Do note that they have an output dependency on the destination register, which they leave unmodified if the input was zero. AMD documents this behaviour, Intel implements it in hardware but documents it as an "undefined" result, so unfortunately compilers won't take advantage of it and human programmers maybe should be cautious. IDK if some ancient 32-bit only CPU had different behaviour, or if Intel is planning to ever change (doubtful!), but I wish Intel would document the behaviour at least for 64-bit mode (which excludes any older CPUs).
lzcnt/tzcnt and popcnt on Intel CPUs (but not AMD) have the same output dependency before Skylake and before Cannon Lake (respectively), even though architecturally the result is well-defined for all inputs. They all use the same execution unit. (How is POPCNT implemented in hardware?). AMD Bulldozer/Ryzen builds their bit-scan execution unit without the output dependency baked in, so BSF/BSR are slower than LZCNT/TZCNT (multiple uops to handle the input=0 case, and probably also setting ZF according to the input, not the result).
(Taking advantage of that with intrinsics isn't possible; not even with MSVC's _BitScanReverse64 which uses a by-reference output arg that you could set first. MSVC doesn't respect the previous value and assumes it's output-only. VS: unexpected optimization behavior with _BitScanReverse64 intrinsic)
The pseudocode in the manual is not the implementation
(i.e. it's not necessarily how hardware or microcode works).
It gives precisely the same result in all cases, so you can use it to understand exactly what will happen for any corner cases the text leaves you wondering about. That is all.
The point is to be simple and easy to understand, and that means modeling things in terms of simple 2-input operations which happen serially. C / Fortran / typical pseudocode doesn't have operators for many-input AND, OR, or XOR, but you can build that in hardware up to a point (limited by fan-in, the opposite of fan-out).
Integer addition can be modelled as bit-serial ripple carry, but that's not how it's implemented! Instead, we get single-cycle latency for 64-bit addition with far fewer than 64 gate delays using tricks like carry lookahead adders.
The actual implementation techniques used in Intel's bit-scan / popcnt execution unit are described in US Patent US8214414 B2.
Abstract
A merged datapath for PopCount and BitScan is described. A hardware
circuit includes a compressor tree utilized for a PopCount function,
which is reused by a BitScan function (e.g., bit scan forward (BSF) or
bit scan reverse (BSR)).
Selector logic enables the compressor tree to
operate on an input word for the PopCount or BitScan operation, based
on a microprocessor instruction. The input word is encoded if a
BitScan operation is selected.
The compressor tree receives the input
word, operates on the bits as though all bits have same level of
significance (e.g., for an N-bit input word, the input word is treated
as N one-bit inputs).
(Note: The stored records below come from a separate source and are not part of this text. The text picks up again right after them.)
===== src/rtl/and_or_sweep_ctrl.sv =====
// Exhaustive 4-input sweep controller for an AND_OR datapath: drives all 16 vectors,
// checks each result and reports a pass/fail summary. Optional: AND_OR_SWEEP_STOP_ON_FAIL_EN.
module and_or_sweep_ctrl #(
  parameter int unsigned SETTLE_CYCLES = 2
) (
  input  logic       clk,
  input  logic       rst_n,
  input  logic       start,
  input  logic       abort,
  output logic [3:0] dut_in,
  input  logic       dut_out,
  output logic       busy,
  output logic       done,
  output logic       pass,
  output logic [4:0] err_cnt,
  output logic [3:0] first_fail_vec
);

  typedef enum logic [1:0] {
    IDLE   = 2'd0,
    SETTLE = 2'd1,
    CHECK  = 2'd2,
    DONE   = 2'd3
  } state_e;

  // Counter counts down from SETTLE_CYCLES-1 to 0, giving exactly SETTLE_CYCLES cycles.
  localparam logic [3:0] SettleLoad = 4'(SETTLE_CYCLES - 1);

  state_e     state_q, state_d;
  logic [3:0] vec_q, vec_d;
  logic [4:0] err_q, err_d;
  logic [3:0] ffv_q, ffv_d;
  logic       fail_q, fail_d;
  logic [3:0] settle_q, settle_d;

  logic       expected;
  logic       mismatch;
  logic       stop_sweep;

  assign expected = (vec_q[3] & vec_q[2]) | (vec_q[1] & vec_q[0]);
  assign mismatch = (dut_out != expected);

`ifdef AND_OR_SWEEP_STOP_ON_FAIL_EN
  assign stop_sweep = mismatch || (vec_q == 4'd15);
`else
  assign stop_sweep = (vec_q == 4'd15);
`endif

  always_ff @(posedge clk or negedge rst_n) begin
    if (!rst_n) begin
      state_q  <= IDLE;
      vec_q    <= 4'd0;
      err_q    <= 5'd0;
      ffv_q    <= 4'd0;
      fail_q   <= 1'b0;
      settle_q <= 4'd0;
    end else begin
      state_q  <= state_d;
      vec_q    <= vec_d;
      err_q    <= err_d;
      ffv_q    <= ffv_d;
      fail_q   <= fail_d;
      settle_q <= settle_d;
    end
  end

  always_comb begin
    state_d  = state_q;
    vec_d    = vec_q;
    err_d    = err_q;
    ffv_d    = ffv_q;
    fail_d   = fail_q;
    settle_d = settle_q;

    unique case (state_q)
      IDLE, DONE: begin
        // Abort outranks start, so a simultaneous abort swallows the request.
        if (start && !abort) begin
          state_d  = SETTLE;
          vec_d    = 4'd0;
          err_d    = 5'd0;
          ffv_d    = 4'd0;
          fail_d   = 1'b0;
          settle_d = SettleLoad;
        end
      end

      SETTLE: begin
        if (abort) begin
          state_d  = IDLE;
          vec_d    = 4'd0;
          settle_d = 4'd0;
        end else if (settle_q == 4'd0) begin
          state_d = CHECK;
        end else begin
          settle_d = settle_q - 4'd1;
        end
      end

      CHECK: begin
        if (abort) begin
          state_d  = IDLE;
          vec_d    = 4'd0;
          settle_d = 4'd0;
        end else begin
          if (mismatch) begin
            if (err_q != 5'd16) err_d = err_q + 5'd1;
            if (!fail_q) ffv_d = vec_q;
            fail_d = 1'b1;
          end
          if (stop_sweep) begin
            state_d = DONE;
          end else begin
            state_d  = SETTLE;
            vec_d    = vec_q + 4'd1;
            settle_d = SettleLoad;
          end
        end
      end

      default: state_d = IDLE;
    endcase
  end

  always_comb begin
    busy = (state_q == SETTLE) || (state_q == CHECK);
    done = (state_q == DONE);
    pass = (state_q == DONE) && (err_q == 5'd0);
  end

  assign dut_in         = vec_q;
  assign err_cnt        = err_q;
  assign first_fail_vec = ffv_q;

endmodule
The result of the compressor tree circuit is a
binary value representing a number related to the operation performed
(the number of set bits for PopCount, or the bit position of the first
set bit encountered by scanning the input word).
It's fairly safe to assume that Intel's actual silicon works similarly to this. Other Intel patents for things like out-of-order machinery (ROB, RS) do tend to match up with performance experiments we can perform.
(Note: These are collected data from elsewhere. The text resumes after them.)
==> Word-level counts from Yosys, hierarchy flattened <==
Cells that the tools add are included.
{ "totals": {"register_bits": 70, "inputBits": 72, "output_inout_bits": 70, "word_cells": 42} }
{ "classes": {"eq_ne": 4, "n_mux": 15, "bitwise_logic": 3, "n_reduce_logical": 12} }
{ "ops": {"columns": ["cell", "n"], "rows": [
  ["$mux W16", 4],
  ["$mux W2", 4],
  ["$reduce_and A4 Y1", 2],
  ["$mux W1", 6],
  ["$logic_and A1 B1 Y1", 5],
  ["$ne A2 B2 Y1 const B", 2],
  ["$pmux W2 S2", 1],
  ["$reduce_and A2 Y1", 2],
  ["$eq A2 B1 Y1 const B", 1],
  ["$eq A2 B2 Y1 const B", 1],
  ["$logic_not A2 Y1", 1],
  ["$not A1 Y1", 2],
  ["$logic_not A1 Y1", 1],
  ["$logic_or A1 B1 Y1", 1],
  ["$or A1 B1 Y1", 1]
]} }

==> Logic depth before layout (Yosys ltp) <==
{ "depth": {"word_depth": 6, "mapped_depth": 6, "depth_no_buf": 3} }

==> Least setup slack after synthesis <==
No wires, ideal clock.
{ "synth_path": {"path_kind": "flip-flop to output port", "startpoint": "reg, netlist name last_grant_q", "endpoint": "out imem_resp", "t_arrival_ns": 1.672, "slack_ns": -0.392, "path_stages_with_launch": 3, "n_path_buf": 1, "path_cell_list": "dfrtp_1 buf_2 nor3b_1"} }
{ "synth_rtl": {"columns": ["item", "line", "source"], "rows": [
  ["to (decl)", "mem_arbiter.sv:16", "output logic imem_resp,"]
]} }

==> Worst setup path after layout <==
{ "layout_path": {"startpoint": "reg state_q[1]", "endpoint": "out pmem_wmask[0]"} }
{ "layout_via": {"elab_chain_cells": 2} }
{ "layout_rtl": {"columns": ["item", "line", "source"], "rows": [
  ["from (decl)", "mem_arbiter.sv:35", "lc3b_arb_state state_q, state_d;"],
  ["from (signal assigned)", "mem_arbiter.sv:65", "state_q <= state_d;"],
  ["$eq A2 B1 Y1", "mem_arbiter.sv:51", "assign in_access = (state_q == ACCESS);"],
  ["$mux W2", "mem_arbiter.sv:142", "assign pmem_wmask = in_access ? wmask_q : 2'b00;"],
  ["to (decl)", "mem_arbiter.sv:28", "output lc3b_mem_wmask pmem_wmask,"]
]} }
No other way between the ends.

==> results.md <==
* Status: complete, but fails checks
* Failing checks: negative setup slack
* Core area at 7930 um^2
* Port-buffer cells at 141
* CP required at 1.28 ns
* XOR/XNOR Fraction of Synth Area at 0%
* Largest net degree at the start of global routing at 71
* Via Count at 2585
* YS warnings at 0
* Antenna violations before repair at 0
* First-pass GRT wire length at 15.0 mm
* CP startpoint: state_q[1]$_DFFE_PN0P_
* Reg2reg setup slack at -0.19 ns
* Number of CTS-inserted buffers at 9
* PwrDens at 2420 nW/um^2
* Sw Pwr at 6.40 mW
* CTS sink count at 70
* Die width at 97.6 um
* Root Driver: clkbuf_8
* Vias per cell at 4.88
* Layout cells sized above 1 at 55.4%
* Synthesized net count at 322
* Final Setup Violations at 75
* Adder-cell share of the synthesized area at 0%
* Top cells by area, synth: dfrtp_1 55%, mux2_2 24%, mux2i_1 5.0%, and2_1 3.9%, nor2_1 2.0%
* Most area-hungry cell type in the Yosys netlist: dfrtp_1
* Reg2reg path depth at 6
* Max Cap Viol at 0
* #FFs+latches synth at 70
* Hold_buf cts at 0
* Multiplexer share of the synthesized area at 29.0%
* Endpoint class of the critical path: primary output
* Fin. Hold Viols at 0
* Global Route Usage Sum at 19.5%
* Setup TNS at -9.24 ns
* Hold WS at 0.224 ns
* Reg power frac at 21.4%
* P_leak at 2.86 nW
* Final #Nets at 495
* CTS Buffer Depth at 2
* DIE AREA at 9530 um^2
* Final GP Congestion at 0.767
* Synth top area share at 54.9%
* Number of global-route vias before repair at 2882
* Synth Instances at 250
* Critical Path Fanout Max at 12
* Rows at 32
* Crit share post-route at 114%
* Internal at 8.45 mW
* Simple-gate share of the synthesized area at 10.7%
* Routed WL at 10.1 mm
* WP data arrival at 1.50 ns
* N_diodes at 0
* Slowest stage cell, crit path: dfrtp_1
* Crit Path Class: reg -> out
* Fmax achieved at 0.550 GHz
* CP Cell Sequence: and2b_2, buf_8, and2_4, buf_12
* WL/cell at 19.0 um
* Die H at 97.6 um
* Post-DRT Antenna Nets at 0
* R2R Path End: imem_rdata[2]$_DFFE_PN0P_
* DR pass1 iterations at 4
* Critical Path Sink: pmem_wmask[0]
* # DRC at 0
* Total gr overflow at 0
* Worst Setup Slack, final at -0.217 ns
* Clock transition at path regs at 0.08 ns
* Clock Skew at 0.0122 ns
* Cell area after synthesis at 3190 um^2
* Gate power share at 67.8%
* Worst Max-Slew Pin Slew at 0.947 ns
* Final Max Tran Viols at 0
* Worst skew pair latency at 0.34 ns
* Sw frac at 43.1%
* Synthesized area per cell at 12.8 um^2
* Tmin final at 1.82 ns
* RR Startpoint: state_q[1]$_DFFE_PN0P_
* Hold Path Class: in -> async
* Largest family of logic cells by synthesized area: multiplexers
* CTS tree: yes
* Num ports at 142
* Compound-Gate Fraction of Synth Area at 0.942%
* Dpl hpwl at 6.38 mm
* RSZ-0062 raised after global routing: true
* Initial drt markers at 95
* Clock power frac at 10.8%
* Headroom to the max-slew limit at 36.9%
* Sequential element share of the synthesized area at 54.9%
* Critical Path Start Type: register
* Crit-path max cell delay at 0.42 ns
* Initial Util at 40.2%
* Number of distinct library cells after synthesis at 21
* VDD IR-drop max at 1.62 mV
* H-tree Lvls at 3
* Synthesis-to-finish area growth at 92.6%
### config.mk
export PLATFORM = sky130hd
export DESIGN_NAME = regfile_wb_arbiter
export DESIGN_NICKNAME = d
export VERILOG_FILES = /design/src/rtl/regfile_wb_arbiter.sv
export SDC_FILE = /design/constraint.sdc
export NUM_CORES = 1
export LEC_CHECK = 0
export CORE_MARGIN = 3
export CORE_UTILIZATION = 45
export DETAILED_ROUTE_END_ITERATION = 6
export PLACE_DENSITY = 0.69
export SYNTH_ARGS = -nofsm -noshare
export SYNTH_HDL_FRONTEND = slang
export SYNTH_SLANG_ARGS = --single-unit
### constraint.sdc
create_clock -name clk -period 5.8 [get_ports clk]
set_clock_uncertainty 0.05 [all_clocks]
set_input_delay 1.16 -clock clk [delete_from_list [all_inputs] [get_ports clk]]
set_output_delay 1.16 -clock clk [all_outputs]
set_load 0.05 [all_outputs]
$ cat src/rtl/twos_comp_decoder_pkg.sv
// Shared types and constants for the bit-serial two's-complement decoder.
package twos_pkg;

  typedef enum logic [1:0] {
    IDLE,
    CONVERT,
    DONE
  } state_t;

  localparam int DEF_WIDTH = 5;

  // Counter must hold WIDTH-1; a width of 1 covers the WIDTH=2 corner.
  function automatic int cnt_width(input int w);
    return (w <= 2) ? 1 : $clog2(w);
  endfunction

endpackage

$ cat src/rtl/twos_comp_decoder_serial_negate_cell.sv
// One LSB-first negation step: copy bits up to the first 1, then invert. Purely combinational.
module serial_negate_cell (
  input  logic b,
  input  logic negate,
  input  logic seen_one,
  output logic out_bit,
  output logic seen_one_next
);

  assign out_bit       = (negate && seen_one) ? ~b : b;
  assign seen_one_next = seen_one | b;

endmodule

$ cat src/rtl/twos_comp_decoder.sv
// Signed-to-sign/magnitude converter, one bit per clock, result WIDTH cycles after accept, held until out_ready.
// Optional TWOS_DECODE_SAT_EN saturates the most negative input and flags it on overflow.
module twos_comp_decoder
  import twos_pkg::*;
#(
  parameter int WIDTH = DEF_WIDTH
) (
  input  logic             clk,
  input  logic             rst,
  input  logic [WIDTH-1:0] number,
  input  logic             in_valid,
  output logic             in_ready,
  output logic [WIDTH-1:0] magnitude,
  output logic             is_negative,
  output logic             out_valid,
  input  logic             out_ready
`ifdef TWOS_DECODE_SAT_EN
  ,
  output logic             overflow
`endif
);

  localparam int CW = cnt_width(WIDTH);

  state_t           state;
  logic [WIDTH-1:0] shreg;
  logic [CW-1:0]    cnt;
  logic             seen_one;
  logic             out_bit;
  logic             seen_one_next;
  logic [WIDTH-1:0] mag_next;

`ifdef TWOS_DECODE_SAT_EN
  localparam logic [WIDTH-1:0] MOST_NEG = {1'b1, {(WIDTH-1){1'b0}}};
  logic sat_flag;

  // Only meaningful while the result is presented.
  assign overflow = sat_flag & out_valid;
`endif

  serial_negate_cell u_cell (
    .b             (shreg[0]),
    .negate        (is_negative),
    .seen_one      (seen_one),
    .out_bit       (out_bit),
    .seen_one_next (seen_one_next)
  );

  assign mag_next = {out_bit, magnitude[WIDTH-1:1]};

  always_ff @(posedge clk or posedge rst) begin
    if (rst) begin
      state       <= IDLE;
      shreg       <= '0;
      cnt         <= '0;
      seen_one    <= 1'b0;
      magnitude   <= '0;
      is_negative <= 1'b0;
      in_ready    <= 1'b1;
      out_valid   <= 1'b0;
`ifdef TWOS_DECODE_SAT_EN
      sat_flag    <= 1'b0;
`endif
    end else begin
      case (state)
        IDLE: begin
          if (in_valid && in_ready) begin
            shreg       <= number;
            is_negative <= number[WIDTH-1];
            seen_one    <= 1'b0;
            cnt         <= CW'(WIDTH - 1);
            in_ready    <= 1'b0;
            state       <= CONVERT;
`ifdef TWOS_DECODE_SAT_EN
            sat_flag    <= 1'b0;
`endif
          end
        end
        CONVERT: begin
          shreg     <= shreg >> 1;
          seen_one  <= seen_one_next;
          magnitude <= mag_next;
          cnt       <= cnt - 1'b1;
          if (cnt == '0) begin
            state     <= DONE;
            out_valid <= 1'b1;
`ifdef TWOS_DECODE_SAT_EN
            // Only a negative operand can produce a magnitude of 2^(WIDTH-1).
            if (is_negative && mag_next == MOST_NEG) begin
              magnitude <= ~MOST_NEG;
              sat_flag  <= 1'b1;
            end
`endif
          end
        end
        DONE: begin
          if (out_ready) begin
            out_valid <= 1'b0;
            in_ready  <= 1'b1;
            state     <= IDLE;
          end
        end
        default: begin
          out_valid <= 1'b0;
          in_ready  <= 1'b1;
          state     <= IDLE;
        end
      endcase
    end
  end

endmodule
AMD may do something different, but regardless we know from performance experiments that it's not data-dependent.
It's well known that fixed latency is a hugely beneficial thing for out-of-order scheduling, so it's very surprising when instructions don't have fixed latency. Sandybridge even went so far as to standardize uop latencies to simplify the scheduler and reduce the opportunities write-back conflicts. (e.g. a 3-cycle latency uop followed by a 2-cycle latency uop to the same port would produce 2 results in the same cycle). This meant making complex-LEA (with all 3 components: [disp + base + idx*scale]) take 3 cycles instead of just 2 for the 2 additions like on previous CPUs. There are no 2-cycle latency uops on Sandybridge-family. (There are some 2-cycle latency instructions, because they decode to 2 uops with 1c latency each. The scheduler schedules uops, not instructions).
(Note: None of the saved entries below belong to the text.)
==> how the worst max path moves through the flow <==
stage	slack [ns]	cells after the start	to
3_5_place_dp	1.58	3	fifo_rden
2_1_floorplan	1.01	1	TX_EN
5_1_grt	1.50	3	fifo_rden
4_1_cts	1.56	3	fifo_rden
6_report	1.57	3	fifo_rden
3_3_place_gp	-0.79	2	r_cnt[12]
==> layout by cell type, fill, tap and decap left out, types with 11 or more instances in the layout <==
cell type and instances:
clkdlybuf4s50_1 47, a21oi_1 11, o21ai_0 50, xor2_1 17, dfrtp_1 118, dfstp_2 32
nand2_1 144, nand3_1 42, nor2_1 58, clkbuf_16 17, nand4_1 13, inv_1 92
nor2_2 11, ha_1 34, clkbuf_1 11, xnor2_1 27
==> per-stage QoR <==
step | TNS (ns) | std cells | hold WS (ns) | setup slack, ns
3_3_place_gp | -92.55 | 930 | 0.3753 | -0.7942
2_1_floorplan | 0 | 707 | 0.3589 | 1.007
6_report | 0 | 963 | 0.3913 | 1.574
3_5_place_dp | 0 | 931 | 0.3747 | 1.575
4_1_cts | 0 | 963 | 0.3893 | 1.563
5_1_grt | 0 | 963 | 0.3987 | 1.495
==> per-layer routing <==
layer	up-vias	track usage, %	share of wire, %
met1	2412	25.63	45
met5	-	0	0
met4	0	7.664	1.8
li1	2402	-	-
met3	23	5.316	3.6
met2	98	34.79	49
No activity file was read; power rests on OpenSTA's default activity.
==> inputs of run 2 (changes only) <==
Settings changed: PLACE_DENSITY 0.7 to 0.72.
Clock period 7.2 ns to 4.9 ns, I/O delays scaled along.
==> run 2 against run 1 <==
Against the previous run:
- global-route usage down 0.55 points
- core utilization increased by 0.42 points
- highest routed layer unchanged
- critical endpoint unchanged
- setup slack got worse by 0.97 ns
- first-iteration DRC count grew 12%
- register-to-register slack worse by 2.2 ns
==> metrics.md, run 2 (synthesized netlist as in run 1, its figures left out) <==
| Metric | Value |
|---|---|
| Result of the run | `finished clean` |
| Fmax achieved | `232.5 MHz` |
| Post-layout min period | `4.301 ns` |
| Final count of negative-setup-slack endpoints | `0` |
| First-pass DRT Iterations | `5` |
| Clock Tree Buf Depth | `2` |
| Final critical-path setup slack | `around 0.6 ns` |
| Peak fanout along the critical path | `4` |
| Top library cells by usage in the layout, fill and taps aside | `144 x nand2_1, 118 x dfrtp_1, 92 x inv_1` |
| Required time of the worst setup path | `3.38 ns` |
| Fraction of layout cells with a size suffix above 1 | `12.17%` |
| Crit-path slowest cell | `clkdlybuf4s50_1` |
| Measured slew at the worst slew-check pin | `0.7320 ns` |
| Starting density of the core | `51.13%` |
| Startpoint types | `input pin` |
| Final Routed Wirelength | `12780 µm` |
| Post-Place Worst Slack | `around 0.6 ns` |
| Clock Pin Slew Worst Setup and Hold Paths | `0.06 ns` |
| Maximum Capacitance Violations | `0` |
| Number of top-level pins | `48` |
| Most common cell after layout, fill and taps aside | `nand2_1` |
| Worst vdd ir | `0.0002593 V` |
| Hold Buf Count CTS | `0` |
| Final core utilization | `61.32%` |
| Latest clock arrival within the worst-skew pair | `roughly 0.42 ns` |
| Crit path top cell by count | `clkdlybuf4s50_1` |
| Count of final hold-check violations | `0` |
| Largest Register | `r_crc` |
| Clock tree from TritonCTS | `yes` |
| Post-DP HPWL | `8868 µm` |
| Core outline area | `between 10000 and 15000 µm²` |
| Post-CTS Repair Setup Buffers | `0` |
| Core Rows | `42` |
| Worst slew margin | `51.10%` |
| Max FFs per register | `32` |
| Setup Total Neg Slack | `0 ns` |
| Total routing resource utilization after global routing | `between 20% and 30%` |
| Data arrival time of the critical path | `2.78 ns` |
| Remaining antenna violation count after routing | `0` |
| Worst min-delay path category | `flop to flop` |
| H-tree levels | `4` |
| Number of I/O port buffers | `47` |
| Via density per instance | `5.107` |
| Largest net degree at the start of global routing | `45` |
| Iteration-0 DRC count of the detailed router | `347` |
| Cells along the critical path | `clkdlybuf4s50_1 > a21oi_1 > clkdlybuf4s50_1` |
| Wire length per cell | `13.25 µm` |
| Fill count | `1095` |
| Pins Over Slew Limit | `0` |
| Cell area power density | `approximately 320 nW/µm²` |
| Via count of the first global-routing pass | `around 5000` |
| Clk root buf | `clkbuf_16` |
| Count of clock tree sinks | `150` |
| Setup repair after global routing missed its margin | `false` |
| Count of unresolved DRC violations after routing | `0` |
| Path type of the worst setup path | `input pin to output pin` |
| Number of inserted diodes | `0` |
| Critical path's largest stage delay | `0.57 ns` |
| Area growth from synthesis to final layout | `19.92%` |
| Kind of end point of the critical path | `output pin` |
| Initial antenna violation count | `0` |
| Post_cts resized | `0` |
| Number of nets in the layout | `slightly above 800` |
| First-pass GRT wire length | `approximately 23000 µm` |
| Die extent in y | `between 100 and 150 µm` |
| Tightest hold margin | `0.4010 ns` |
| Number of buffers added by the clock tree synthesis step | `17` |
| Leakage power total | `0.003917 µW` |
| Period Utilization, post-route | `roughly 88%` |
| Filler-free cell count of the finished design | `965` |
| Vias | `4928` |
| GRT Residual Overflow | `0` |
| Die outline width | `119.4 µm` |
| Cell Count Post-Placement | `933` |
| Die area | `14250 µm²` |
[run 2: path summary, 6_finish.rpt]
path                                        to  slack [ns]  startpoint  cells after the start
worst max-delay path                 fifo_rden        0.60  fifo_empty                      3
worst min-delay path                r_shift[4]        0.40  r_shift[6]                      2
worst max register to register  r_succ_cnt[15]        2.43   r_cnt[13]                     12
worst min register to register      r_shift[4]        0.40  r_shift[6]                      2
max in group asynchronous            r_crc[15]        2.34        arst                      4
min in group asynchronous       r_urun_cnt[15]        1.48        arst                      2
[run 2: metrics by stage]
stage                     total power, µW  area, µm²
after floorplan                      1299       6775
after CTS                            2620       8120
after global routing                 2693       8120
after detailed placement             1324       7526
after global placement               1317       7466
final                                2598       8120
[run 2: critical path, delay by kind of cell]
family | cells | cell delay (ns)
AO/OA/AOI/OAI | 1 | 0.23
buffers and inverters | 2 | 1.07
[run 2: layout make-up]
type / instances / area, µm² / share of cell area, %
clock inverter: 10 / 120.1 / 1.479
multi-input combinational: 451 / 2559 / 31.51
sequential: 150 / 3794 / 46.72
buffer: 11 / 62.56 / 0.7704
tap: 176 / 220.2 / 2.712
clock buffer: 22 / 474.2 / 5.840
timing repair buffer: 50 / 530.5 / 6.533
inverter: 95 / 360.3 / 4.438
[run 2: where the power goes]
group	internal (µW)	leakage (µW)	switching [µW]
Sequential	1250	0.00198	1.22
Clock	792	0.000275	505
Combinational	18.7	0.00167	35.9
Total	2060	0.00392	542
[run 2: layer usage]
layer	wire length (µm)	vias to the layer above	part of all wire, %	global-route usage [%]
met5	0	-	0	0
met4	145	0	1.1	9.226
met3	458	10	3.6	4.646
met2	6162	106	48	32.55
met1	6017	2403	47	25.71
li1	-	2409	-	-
One of the few exceptions to the rule of fixed latency for ALU uops is division / sqrt, which uses a not-fully-pipelined execution unit. Division is inherently iterative, unlike multiplication where you can make wide hardware that does the partial products and partial additions in parallel.
On Intel CPUs, variable-latency for L1d cache access can produce replays of dependent uops if the data wasn't ready when the scheduler optimistically hoped it would be.
Is there a penalty when base+offset is in a different page than the base?
Why does the number of uops per iteration increase with the stride of streaming loads?
Weird performance effects from nearby dependent stores in a pointer-chasing loop on IvyBridge. Adding an extra load speeds it up?
The 80x86 manual has a good description of the expected behavior, but that has nothing to do with how it's actually implemented in silicon in any model from any manufacturer.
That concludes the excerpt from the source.